Personal Income Tax - RRSPs and RRIFs - Stocks, Bonds etc. -> Transfer shares to registered account, but not at a loss!
Transfer Investments to Your Registered Account, but not at a Loss!
Income Tax Act s. 40(2)(g)(iv)(A) and (B)
Registered accounts include:
- registered retirement savings plans (RRSPs),
- registered retirement income funds (RRIFs),
- tax-free savings accounts (TFSAs),
- registered disability savings plans (RDSPs),
- registered education savings plans (RESPs), and
- deferred profit sharing plans (DPSPs).
If you transfer shares or other investments on which you have a loss to a registered account, the loss will not be deductible.
If you transfer shares or other investments on which you have a gain to a registered account, you will have a taxable capital gain.
If you hold investments in a non-registered investment account, you can use them as your registered retirement savings plan (RRSP) contribution by transferring them to your RRSP as an in kind contribution, as long as they are qualified investments. You can also use them as a contribution (not tax deductible) to your TFSA, or some other registered accounts. Your contribution amount is the market value at the time of the transfer. If the investment being transferred is foreign shares, the contribution amount is the market value converted to Canadian funds at the exchange rate at the time of the transfer. If you are transferring a bond, the market value will include any accrued interest. For tax purposes, you have effectively disposed of the investment (deemed disposition), so any gain will be taxable to you. However, if you have a loss on investments transferred to any of the registered accounts noted below, the loss is not deductible.

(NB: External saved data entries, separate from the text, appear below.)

<file path="config.mk">
export PLATFORM = sky130hd
export DESIGN_NAME = pcie_rst_sequencer_flat
export DESIGN_NICKNAME = d
export VERILOG_FILES = /design/src/rtl/pcie_rst_sequencer_if.sv /design/src/rtl/pcie_rst_sequencer.sv /design/src/flat_wrapper.sv
export SDC_FILE = /design/constraint.sdc
export NUM_CORES = 1
export LEC_CHECK = 0
export BUFFER_PORTS_ARGS = -buffer_cell sky130_fd_sc_hd__buf_2
export CORE_MARGIN = 1
export CORE_UTILIZATION = 27
export DETAILED_ROUTE_END_ITERATION = 6
export GPL_TIMING_DRIVEN = 0
export PLACE_DENSITY_LB_ADDON = 0.12
export SYNTH_ARGS = -nofsm -noshare
export SYNTH_HDL_FRONTEND = slang
export SYNTH_SLANG_ARGS = --single-unit
</file>
<file path="constraint.sdc">
create_clock -name clk_int -period 2.6 [get_ports clk_int]
set_input_delay 0 -clock clk_int [delete_from_list [all_inputs] [get_ports clk_int]]
set_output_delay 0 -clock clk_int [all_outputs]
set_load 0.02 [all_outputs]
</file>
==> config.mk <==
export PLATFORM = sky130hd
export DESIGN_NAME = mmio_bridge_flat
export DESIGN_NICKNAME = d
export VERILOG_FILES = /design/src/rtl/mmio_bridge_pkg.sv /design/src/rtl/mmio_bridge_if.sv /design/src/rtl/mmio_bridge_kbd_fifo.sv /design/src/rtl/mmio_bridge.sv /design/src/flat_wrapper.sv
export SDC_FILE = /design/constraint.sdc
export NUM_CORES = 1
export LEC_CHECK = 0
export CORE_ASPECT_RATIO = 1.5
export CORE_UTILIZATION = 47
export DETAILED_ROUTE_END_ITERATION = 7
export PLACE_DENSITY = 0.88
export SYNTH_ARGS = -nofsm -noshare
export SYNTH_HDL_FRONTEND = slang
export SYNTH_SLANG_ARGS = --single-unit
==> constraint.sdc <==
create_clock -name clk -period 2.5 [get_ports clk]
set_input_delay 0.375 -clock clk [delete_from_list [all_inputs] [get_ports clk]]
set_output_delay 0.375 -clock clk [all_outputs]
set_load 0.1 [all_outputs]
### config.mk
export PLATFORM = sky130hd
export DESIGN_NAME = hazard_sched
export DESIGN_NICKNAME = d
export VERILOG_FILES = /design/src/rtl/hazard_sched_pkg.sv /design/src/rtl/hazard_sched_mdu.sv /design/src/rtl/hazard_sched.sv
export SDC_FILE = /design/constraint.sdc
export NUM_CORES = 1
export LEC_CHECK = 0
export ABC_AREA = 1
export CAP_MARGIN = 20
export CORE_MARGIN = 2
export CORE_UTILIZATION = 40
export CTS_CLUSTER_SIZE = 30
export DETAILED_ROUTE_END_ITERATION = 12
export PLACE_DENSITY_LB_ADDON = 0.2
export SLEW_MARGIN = 0
export SYNTH_ARGS = -nofsm -noshare
export SYNTH_HDL_FRONTEND = slang
export SYNTH_SLANG_ARGS = --single-unit
### constraint.sdc
create_clock -name clk -period 2.35 [get_ports clk]
set_input_delay 0.47 -clock clk [delete_from_list [all_inputs] [get_ports clk]]
set_output_delay 0.47 -clock clk [all_outputs]
set_load 0.05 [all_outputs]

Losses are not deductible on dispositions of property to
under which the taxpayer is a beneficiary or immediately after the disposition becomes a beneficiary.
Losses are not deductible on dispositions of property to a registered retirement savings plan (RRSP) if the taxpayer or taxpayer's spouse or common-law partner is an annuitant, or becomes an annuitant within 60 days after the end of the taxation year.
In most cases, unless the loss is very small, it would be best to sell the investment and contribute the cash to the registered account. If you or your spouse wish to purchase the same investment in a registered account, do not do this in the period 30 days before or after the disposal. Otherwise the loss will be considered a superficial loss and will be disallowed.
You may decide for some reason to make a transfer of a loss investment to this type of account. If so, when completing your tax return, do not enter this disposal on your Schedule 3, as the loss cannot be claimed. If you still want to enter the disposal on Schedule 3, you must not show a loss for it.
Tax Tip: If you have a loss on shares, don't transfer them to your registered account!